Exercise instructions:
If a line below includes the string "above", copy it.

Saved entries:
`src/rtl/merge_select_ctrl.sv`:
```
// merge_select_ctrl: select/stall controller for one 2-input node of a merge tree.
// Optional stall statistics are built when MERGE_CTRL_STATS_EN is defined.
`default_nettype none

module merge_select_ctrl #(
  parameter int KEY_W = 32,
  parameter int CNT_W = 16
) (
  input  logic             i_clk,
  input  logic             i_rst,
  input  logic [KEY_W-1:0] i_a_key,
  input  logic [KEY_W-1:0] i_b_key,
  input  logic             i_a_empty,
  input  logic             i_b_empty,
  input  logic             i_out_full,
  output logic             o_select_a,
  output logic             o_stall,
  output logic             o_discard,
  output logic             o_switch_output,
  output logic             o_run_done,
  output logic [CNT_W-1:0] o_run_count,
  output logic [CNT_W-1:0] o_stall_cycles
);

  typedef enum logic [2:0] {
    ST_MERGE   = 3'd0,
    ST_DRAIN_A = 3'd1,
    ST_DRAIN_B = 3'd2,
    ST_TERM_A  = 3'd3,
    ST_TERM_B  = 3'd4
  } state_t;

  state_t           state;
  state_t           state_nxt;
  logic             prev_sel;
  logic [CNT_W-1:0] run_count;

  logic a_zero;
  logic b_zero;
  logic need_a;
  logic need_b;
  logic sel_a;
  logic discard_st;
  logic done_st;
  logic stall_raw;
  logic accepted;

  assign a_zero = (i_a_key == '0);
  assign b_zero = (i_b_key == '0);

  always_comb begin
    need_a     = 1'b0;
    need_b     = 1'b0;
    sel_a      = 1'b1;
    discard_st = 1'b0;
    done_st    = 1'b0;
    state_nxt  = state;
    case (state)
      ST_MERGE: begin
        need_a = 1'b1;
        need_b = 1'b1;
        if (a_zero && b_zero) begin
          // Both runs ended: emit A's terminator, drop B's later.
          sel_a     = 1'b1;
          done_st   = 1'b1;
          state_nxt = ST_TERM_B;
        end else if (b_zero) begin
          sel_a     = 1'b1;
          state_nxt = ST_DRAIN_A;
        end else if (a_zero) begin
          sel_a     = 1'b0;
          state_nxt = ST_DRAIN_B;
        end else begin
          sel_a = (i_a_key <= i_b_key);
        end
      end
      ST_DRAIN_A: begin
        need_a = 1'b1;
        sel_a  = 1'b1;
        if (a_zero) begin
          done_st   = 1'b1;
          state_nxt = ST_TERM_B;
        end
      end
      ST_DRAIN_B: begin
        need_b = 1'b1;
        sel_a  = 1'b0;
        if (b_zero) begin
          done_st   = 1'b1;
          state_nxt = ST_TERM_A;
        end
      end
      ST_TERM_A: begin
        need_a     = 1'b1;
        sel_a      = 1'b1;
        discard_st = 1'b1;
        state_nxt  = ST_MERGE;
      end
      ST_TERM_B: begin
        need_b     = 1'b1;
        sel_a      = 1'b0;
        discard_st = 1'b1;
        state_nxt  = ST_MERGE;
      end
      default: state_nxt = ST_MERGE;
    endcase
  end

  assign stall_raw = i_out_full | (need_a & i_a_empty) | (need_b & i_b_empty);
  assign accepted  = ~i_rst & ~stall_raw;

  assign o_stall         = i_rst | stall_raw;
  assign o_select_a      = i_rst | sel_a;
  assign o_discard       = accepted & discard_st;
  assign o_switch_output = accepted & (sel_a != prev_sel);
  assign o_run_done      = accepted & done_st;
  assign o_run_count     = i_rst ? '0 : run_count;

  always_ff @(posedge i_clk) begin
    if (i_rst) begin
      state     <= ST_MERGE;
      prev_sel  <= 1'b1;
      run_count <= '0;
    end else if (accepted) begin
      state <= state_nxt;
      if (!discard_st) begin
        prev_sel <= sel_a;
      end
      if (done_st) begin
        run_count <= run_count + 1'b1;
      end
    end
  end

`ifdef MERGE_CTRL_STATS_EN
  logic [CNT_W-1:0] stall_cnt;

  always_ff @(posedge i_clk) begin
    if (i_rst) begin
      stall_cnt <= '0;
    end else if (stall_raw && (stall_cnt != {CNT_W{1'b1}})) begin
      stall_cnt <= stall_cnt + 1'b1;
    end
  end

  assign o_stall_cycles = i_rst ? '0 : stall_cnt;
`else
  assign o_stall_cycles = '0;
`endif

endmodule

`default_nettype wire

```
`config.mk`:
```
export PLATFORM = sky130hd
export DESIGN_NAME = merge_select_ctrl
export DESIGN_NICKNAME = d
export VERILOG_FILES = /design/src/rtl/merge_select_ctrl.sv
export SDC_FILE = /design/constraint.sdc
export NUM_CORES = 1
export LEC_CHECK = 0
export CORE_ASPECT_RATIO = 1.4
export CORE_MARGIN = 1
export CORE_UTILIZATION = 42
export CTS_CLUSTER_SIZE = 40
export DETAILED_ROUTE_END_ITERATION = 6
export PLACE_DENSITY = 0.8
export REMOVE_ABC_BUFFERS = 1
export SLEW_MARGIN = 20
export SYNTH_ARGS = -nofsm -noshare
export SYNTH_HDL_FRONTEND = slang
export SYNTH_SLANG_ARGS = --single-unit
```
`constraint.sdc`:
```
create_clock -name i_clk -period 4.1 [get_ports i_clk]
set_input_delay 1.025 -clock i_clk [delete_from_list [all_inputs] [get_ports i_clk]]
set_output_delay 1.025 -clock i_clk [all_outputs]
set_load 0.01 [all_outputs]
```
# After elaboration in Yosys (flattened, before gate mapping)
# Index checks and enable logic that the tools add are counted.
dict set report word_totals {
  output_inout_bits 37
  ff_bits 20
  in_bits 69
}
dict set report classes {
  n_mux 18
  bitwise_logic 13
  n_addsub 1
  n_reduce_logical 11
  eq_ne 8
  n_lt_le_gt_ge 1
}
# operator count
set op_table {}
lappend op_table {{$logic_not A32 Y1} 2}
lappend op_table {{$le A32 B32 Y1} 1}
lappend op_table {{$add A16 B1 Y16 const B} 1}
lappend op_table {{$mux W16} 1}
lappend op_table {{$mux W3} 5}
lappend op_table {{$mux W1} 9}
lappend op_table {{$pmux W3 S3} 1}
lappend op_table {{$and A1 B1 Y1} 6}
lappend op_table {{$eq A3 B2 Y1 const B} 2}
lappend op_table {{$reduce_or A3 Y1} 2}
lappend op_table {{$ne A2 B2 Y1 const B} 2}
lappend op_table {{$ne A4 B4 Y1 const B} 1}
lappend op_table {{$or A1 B1 Y1} 4}
lappend op_table {{$reduce_and A2 Y1} 2}
lappend op_table {{$reduce_and A4 Y1} 1}
lappend op_table {{$reduce_or A2 Y1} 2}
lappend op_table {{$eq A3 B1 Y1 const B} 1}
lappend op_table {{$eq A3 B3 Y1 const B} 1}
lappend op_table {{$logic_not A3 Y1} 1}
lappend op_table {{$not A1 Y1} 3}
lappend op_table {{$pmux W1 S3} 1}
lappend op_table {{$pmux W1 S2} 1}
lappend op_table {{$logic_and A1 B1 Y1} 1}
lappend op_table {{$ne A1 B1 Y1} 1}

# Longest topological paths before layout
# Gate-level depths: netlist of run 1.
dict set report logic_depth {
  depth_word 9
  mapped_depth 9
}

# Worst setup path before layout of run 1
# No wires, ideal clock.
dict set report synth_path {
  path_kind {input -> output}
  start {in i_b_key[7]}
  end {out o_switch_output}
  cell_stages 9
  slack_ns 0.365
  required_ns 3.075
  arrival_ns 2.710
  cell_sequence {inv_1 > ha_1 > a21oi_1 > o21ai_0 > o2bb2ai_1 > o41a_1 > o21ai_0 > nor3_1 > nor3_1}
}
dict set report synth_via {
  elab_chain_cells 7
  elab_cells_between_ends 9
}
# element line_no
set synth_rtl {}
lappend synth_rtl {{from (decl)} 12} ;# input logic [KEY_W-1:0] i_b_key,
lappend synth_rtl {{$le A32 B32 Y1} 74} ;# sel_a = (i_a_key <= i_b_key);
lappend synth_rtl {{$mux W1} 70} ;# end else if (a_zero) begin
lappend synth_rtl {{$mux W1} 67} ;# end else if (b_zero) begin
lappend synth_rtl {{$mux W1 *} 62} ;# if (a_zero && b_zero) begin
lappend synth_rtl {{$pmux W1 S2 *} 58} ;# case (state)
lappend synth_rtl {{$ne A1 B1 Y1 *} 115} ;# assign o_switch_output = accepted & (sel_a != prev_sel);
lappend synth_rtl {{$and A1 B1 Y1 *} 115}
lappend synth_rtl {{to (decl)} 19} ;# output logic o_switch_output,
# Every way passes the cells marked *; elsewhere a longest branch is shown, timed or not.

# Worst setup path in the final report of run 1
dict set report layout_path {
  start {in i_a_key[7]}
  end {out o_select_a}
}
dict set report layout_via {
  elab_chain_cells 6
  elab_cells_between_ends 8
}
# element line_no
set layout_rtl {}
lappend layout_rtl {{from (decl)} 11} ;# input logic [KEY_W-1:0] i_a_key,
lappend layout_rtl {{$le A32 B32 Y1 / $logic_not A32 Y1 (equally long branches)} {74, 48}}
lappend layout_rtl {{$mux W1} 70}
lappend layout_rtl {{$mux W1} 67}
lappend layout_rtl {{$mux W1 *} 62}
lappend layout_rtl {{$pmux W1 S2 *} 58}
lappend layout_rtl {{$or A1 B1 Y1 *} 113} ;# assign o_select_a = i_rst | sel_a;
lappend layout_rtl {{to (decl)} 16} ;# output logic o_select_a,
# Marks and branches as above.

==> summary.txt, run 1 <==
GPL Wtd Cong -> 0.912
Mean routed wirelength per cell -> 15.4 um
Via count -> 2,684
Power Total -> 617 uW
Nets -> 531
Total negative slack -> 0 ns
Max incr delay on CP -> 0.40 ns
Clk sinks -> 20
Die area -> 5650 um^2
Synth top area share -> 18.4%
Die Span Y -> 88.5 um
Final Max Slew Viols -> 0
Core Box Area -> 5160 um^2
Area contributors post-synth -> ha_1 18%, dfxtp_1 18%, inv_1 6.5%, buf_4 5.7%, nor4_1 5.0%
Vias in the first global route -> 2,561
# H-tree levels -> 1
First-pass GRT wire length -> 11,100 um
Most frequent cells in the layout -> 37 x buf_4, 33 x clkbuf_2, 27 x nor2_1
Most common library cell in the layout ignoring fill and taps -> buf_4
Initial core utilization -> 43.6%
Tot GR Track Use -> 24.6%
Arrival @ worst endpoint -> 3.05 ns
Final Critical Period -> 4.08 ns
Fin crit share -> 99.4%
Antenna diodes -> 0
Pwr/cell area -> 166 nW/um^2
CP Cell Sequence -> dlygate4sd2_1 -> nor4_2 -> nand4_1 -> o21bai_2 -> nand4b_1 -> o21ai_2 -> buf_4 -> or3_1 -> buf_2
Die span in x -> 63.8 um
FMAX -> 245 MHz
R2R setup slack -> 1.75 ns
Max-Cap Viols -> 0
DR DRC count -> 0
Leakage -> 1.65 nW
FF+latch count, synth -> 20
FF/Latch Area -> 400 um^2
Crit-path slowest cell -> nor4_2
Status -> completed
Final Hold Fails -> 0
Ratio of cells with drive above 1 in the final layout -> 35.0%
Later-pin clock latency in the skew report -> 0.26 ns
Post-synthesis sequential area ratio -> 17.8%
Num CTS Buffers -> 3
Largest net degree at the start of global routing -> 38
HPWL Detailed -> 4930 um
Root Driver -> clkbuf_8
I/O Pins -> 106
Area of the multi-input gates -> 2000 um^2
Core Util, Final -> 72.0%
Worst vdd ir -> 195 uV
Routed wire length -> 7610 um
GR Overflow Total -> 0
Post-Syn Instances -> 305
Layout Skew -> 0.00637 ns
Avg Cell Area, Syn -> 7.37 um^2
# fillers -> 389
Clk buf depth -> 2
Fin area -> 3720 um^2
Critical path class -> input port to primary output
Row count -> 31
Setup crit start kind -> input port
Area after DPL -> 3290 um^2
Vias/cell -> 5.43
Setup-failing EPs final -> 0
Initial DRT Pass Iterations -> 4
Area Growth Syn to Fin -> 65.4%
Routed Antenna Nets -> 0
Setup crit end kind -> primary output
# hold bufs at CTS -> 0
Post-synthesis cell area -> 2250 um^2
CP max FO -> 3
Initial antenna violation count -> 0
Synth area leader -> ha_1
Buffers on Ports -> 89
Critical Path RT -> 3.07 ns
Hold WC Path Type -> flop to flop
Yosys warns -> 0
Starting DRT DRC Count -> 104
Clock slew seen by the registers of the worst setup and hold paths -> 0.07 ns
TritonCTS clock tree -> built
Library cells used by synthesis -> 43
worst paths after layout:
check,from,endpoint,cells after the start
min reg2reg,run_count[1]$_SDFFE_PP0P_,run_count[1]$_SDFFE_PP0P_,2
max,i_a_key[7],o_select_a,9
max reg2reg,state[2]$_SDFFE_PP0P_,run_count[4]$_SDFFE_PP0P_,8
min,run_count[1]$_SDFFE_PP0P_,run_count[1]$_SDFFE_PP0P_,2
cell usage after synthesis, drive strengths merged:
master and count:
o32a 1, nor2 28, nor4 19, a32oi 1, o31ai 1, inv 40, xor2 1, buf 18
xnor2 9, conb 1, nand2b 2, nor3 13, a21oi 19, o21ai 12, a2111oi 1, o21bai 1
o21a 2, o41a 1, dfxtp 20, a221oi 2, o2bb2ai 1, ha 33, a21boi 1, or2 2
and3 2, nand2 20, or3 4, nand4 14, o211ai 1, nand3 6, and2 1, nor2b 14
or4 5, a22oi 1, nand4b 3, clkbuf 5
critical path: cells and delay by family:
kind | cells | cell delay (ns)
simple gates | 4 | 1.11
buf+inv | 3 | 0.58
compound gates | 2 | 0.33
report_power, final:
group	switching (mW)	total (mW)	internal [mW]
logic	0.111	0.224	0.112
registers	0.000359	0.195	0.194
clock network	0.0682	0.199	0.130
logic make-up (layout without fill, tap and decap cells):
| kind of cell | Yosys count | count (layout) | synth area share (%) |
|---|---|---|---|
| AO/OA/AOI/OAI | 45 | 45 | 13.2 |
| AND/OR/NAND/NOR | 133 | 133 | 33.2 |
| buffers and inverters | 63 | 171 | 13.4 |
| XOR/XNOR | 10 | 10 | 3.90 |
| flip-flops | 20 | 20 | 17.8 |
| adder cells (fa/ha/maj) | 33 | 33 | 18.4 |
| other | 1 | 16 | 0.167 |
cell type report:
class	count	area share [%]
multi-input cells	237	53.8
repair buffers	127	27.3
flip-flops and latches	20	10.8
inverters	40	4.04
well taps	66	2.22
clock buffers	3	1.11
clock inverters	1	0.808
registers in the layout, indices dropped and copies added (netlist names):
| signal | cells |
|---|---|
| state | 3 |
| prev_sel | 1 |
| run_count | 16 |
layer usage:
metal | wire length [um] | track usage [%] | vias to the layer above
li1 | - | - | 1292
met1 | 2750 | 23.5 | 1250
met2 | 4240 | 51.7 | 110
met3 | 323 | 2.71 | 32
met4 | 296 | 10.5 | 0
met5 | 0 | 0 | -
per-stage QoR:
stage,std cells,setup WS (ns),hold slack [ns]
2_1_floorplan,297,0.365,0.455
3_3_place_gp,474,-0.703,0.475
3_5_place_dp,474,-0.703,0.487
4_1_cts,484,-0.0709,0.495
5_1_grt,494,-0.0745,0.535
6_report,494,0.0241,0.492
timing repair:
item,CTS,global route
pin swaps,29,25
gates cloned,0,0
setup buffers,6,10
gates resized for setup,109,104
setup endpoints to repair,3,2
(Power assumes the default switching activity.)
==> run 2: changes to the inputs <==
--- a/config.mk
+++ b/config.mk
@@ -7,10 +7,10 @@
 export LEC_CHECK = 0
 export CORE_ASPECT_RATIO = 1.4
 export CORE_MARGIN = 1
-export CORE_UTILIZATION = 42
+export CORE_UTILIZATION = 38
 export CTS_CLUSTER_SIZE = 40
 export DETAILED_ROUTE_END_ITERATION = 6
-export PLACE_DENSITY = 0.8
+export PLACE_DENSITY = 0.76
 export REMOVE_ABC_BUFFERS = 1
 export SLEW_MARGIN = 20
 export SYNTH_ARGS = -nofsm -noshare
==> constraint.sdc (replaced) <==
create_clock -name i_clk -period 3.7 [get_ports i_clk]
set_input_delay 0.925 -clock i_clk [delete_from_list [all_inputs] [get_ports i_clk]]
set_output_delay 0.925 -clock i_clk [all_outputs]
set_load 0.01 [all_outputs]
==> run 2 against run 1 <==
  * Core utilization down 7.4 points
  * Final cell count down 1.0%
  * Setup slack worse by 0.023 ns
==> summary.txt, run 2 (synthesized netlist as in run 1, its figures left out) <==
Status -> completed
Num CTS Buffers -> 3
Setup-failing EPs final -> 0
Row count -> 32
Die area -> 6230 um^2
R2R setup slack -> 1.45 ns
First-pass GRT wire length -> 10,600 um
P_sw -> 189 uW
Cell Count, Final, Fillers Out -> 489
GPL Wtd Cong -> 0.865
Area Growth Syn to Fin -> 61.2%
Top reg by flops -> run_count
Nets -> 524
Routed Antenna Nets -> 0
Worst vdd ir -> 310 uV
Max incr delay on CP -> 0.33 ns
Register share of total power -> 32.3%
CP max FO -> 3
Max FFs per register -> 16
Clock slew seen by the registers of the worst setup and hold paths -> 0.07 ns
Die span in x -> 67.0 um
Largest regs -> run_count (16), state (3), prev_sel (1)
Vias/cell -> 5.14
Ratio of cells with drive above 1 in the final layout -> 41.1%
Layout Skew -> 0.00370 ns
Hold WC Path Type -> flop to flop
Crit-path slowest cell -> o41a_1
GR Overflow Total -> 0
Clk sinks -> 20
Post-Place Cells -> 475
Tot GR Track Use -> 21.5%
Most frequent cells in the layout -> 41 x clkbuf_2, 31 x buf_4, 27 x nor2_1
# fillers -> 498
Via count -> 2,514
Routed wire length -> 6850 um
Setup crit end kind -> primary output
Core Box Area -> 5610 um^2
DR DRC count -> 0
Most common cell on crit path -> nor3_2
# H-tree levels -> 1
Most common library cell in the layout ignoring fill and taps -> clkbuf_2
Vias in the first global route -> 2,611
HPWL Detailed -> 5000 um
Critical path class -> input port to primary output
Sw Ratio -> 28.3%
Combinational Power Share -> 35.5%
Power share of the clock group -> 32.2%
Initial antenna violation count -> 0
FMAX -> 270 MHz
Final Hold Fails -> 0
Int Pwr -> 480 uW
Clk buf depth -> 2
Arrival @ worst endpoint -> 2.77 ns
I/O Pins -> 106
Initial core utilization -> 40.1%
Root Driver -> clkbuf_8
Starting DRT DRC Count -> 54
Core Util, Final -> 64.6%
Initial DRT Pass Iterations -> 4
Antenna diodes -> 0
CP Cell Sequence -> buf_6 -> inv_4 -> ha_4 -> nor2b_1 -> o211ai_1 -> a2111oi_4 -> o41a_1 -> o21ai_2 -> buf_4 -> nor3_2 -> nor3_2 -> buf_2
Max-Cap Viols -> 0
FF/Latch Area -> 400 um^2
Area of the multi-input gates -> 2030 um^2
Mean routed wirelength per cell -> 14.0 um
Leakage -> 1.50 nW
Final Critical Period -> 3.70 ns
Largest net degree at the start of global routing -> 38
TritonCTS clock tree -> built
Final Max Slew Viols -> 0
Later-pin clock latency in the skew report -> 0.26 ns
Critical Path RT -> 2.77 ns
Die Span Y -> 93.0 um
RSZ-0062 raised after global routing -> true
Pwr/cell area -> 185 nW/um^2
Buffers on Ports -> 89
Setup crit start kind -> input port
Fin crit share -> 100%
[run 2: changes by cell type in the layout (fill, tap and decap cells not counted), moves of 4 or more]
| cell | delta |
|---|---|
| buf_2 | +6 |
| dlymetal6s2s_1 | -13 |
| buf_6 | +8 |
| clkbuf_2 | +8 |
| dlygate4sd2_1 | -12 |
| a21oi_1 | -4 |
| a21oi_2 | +4 |
| buf_4 | -6 |
[run 2: path summary, 6_finish.rpt]
check                                 start                         to  cells after the start
setup / recovery                 i_b_key[1]            o_switch_output                     12
hold / removal    run_count[1]$_SDFFE_PP0P_  run_count[1]$_SDFFE_PP0P_                      2
setup reg to reg      state[2]$_SDFFE_PP0P_  run_count[6]$_SDFFE_PP0P_                      8
hold reg to reg   run_count[1]$_SDFFE_PP0P_  run_count[1]$_SDFFE_PP0P_                      2
[run 2: timing repair]
action	in CTS	in global routing
hold buffers	0	0
buffers inserted	5	5
gates resized for setup	155	143
pin swaps	32	34
setup endpoints to repair	4	2
hold endpoints to repair	0	0
[run 2: per-stage QoR]
stage          worst slack, ns  hold WS [ns]  power [mW]  setup TNS, ns  cell area [um^2]
3_3_place_gp            -0.978         0.487       0.414          -2.22              3290
6_report               0.00145         0.496       0.669              0              3620
3_5_place_dp             -1.01         0.485       0.419          -2.36              3290
5_1_grt                 -0.155         0.532       0.707         -0.164              3620
2_1_floorplan            0.165         0.455       0.298              0              2150
4_1_cts                 -0.117         0.498       0.648         -0.117              3610
[run 2: area by class of cell]
class                           instances  area share, %
Clock buffer                            3           1.14
Clock inverter                          1          0.829
Tap cell                               68           2.35
Inverter                               40           4.21
Sequential cell                        20           11.0
Timing Repair Buffer                  120           24.3
Multi-Input combinational cell        237           56.1
[run 2: per-layer routing]
layer / share of wire [%] / track usage (%) / wire, um / up-vias
li1: - / - / - / 1279
met3: 4.1 / 1.46 / 280 / 18
met2: 56 / 44.1 / 3830 / 80
met4: 2.6 / 7.62 / 177 / 0
met5: 0 / 0 / 0 / -
met1: 37 / 21.1 / 2560 / 1137
[run 2: power by group through the flow]
stage,logic [mW],registers (mW),clock network [mW]
2_1_floorplan,0.0769,0.221,0
3_3_place_gp,0.193,0.221,0
3_5_place_dp,0.198,0.221,0
4_1_cts,0.214,0.216,0.218
5_1_grt,0.264,0.216,0.227
6_report,0.238,0.216,0.216
[run 2: critical path: cells and delay by family]
kind	cells	cell delay (ns)
simple gates	3	0.30
buf+inv	4	0.44
fa+ha+maj	1	0.18
compound gates	4	0.92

Result below:
# Marks and branches as above.
Ratio of cells with drive above 1 in the final layout -> 35.0%
metal | wire length [um] | track usage [%] | vias to the layer above
Ratio of cells with drive above 1 in the final layout -> 41.1%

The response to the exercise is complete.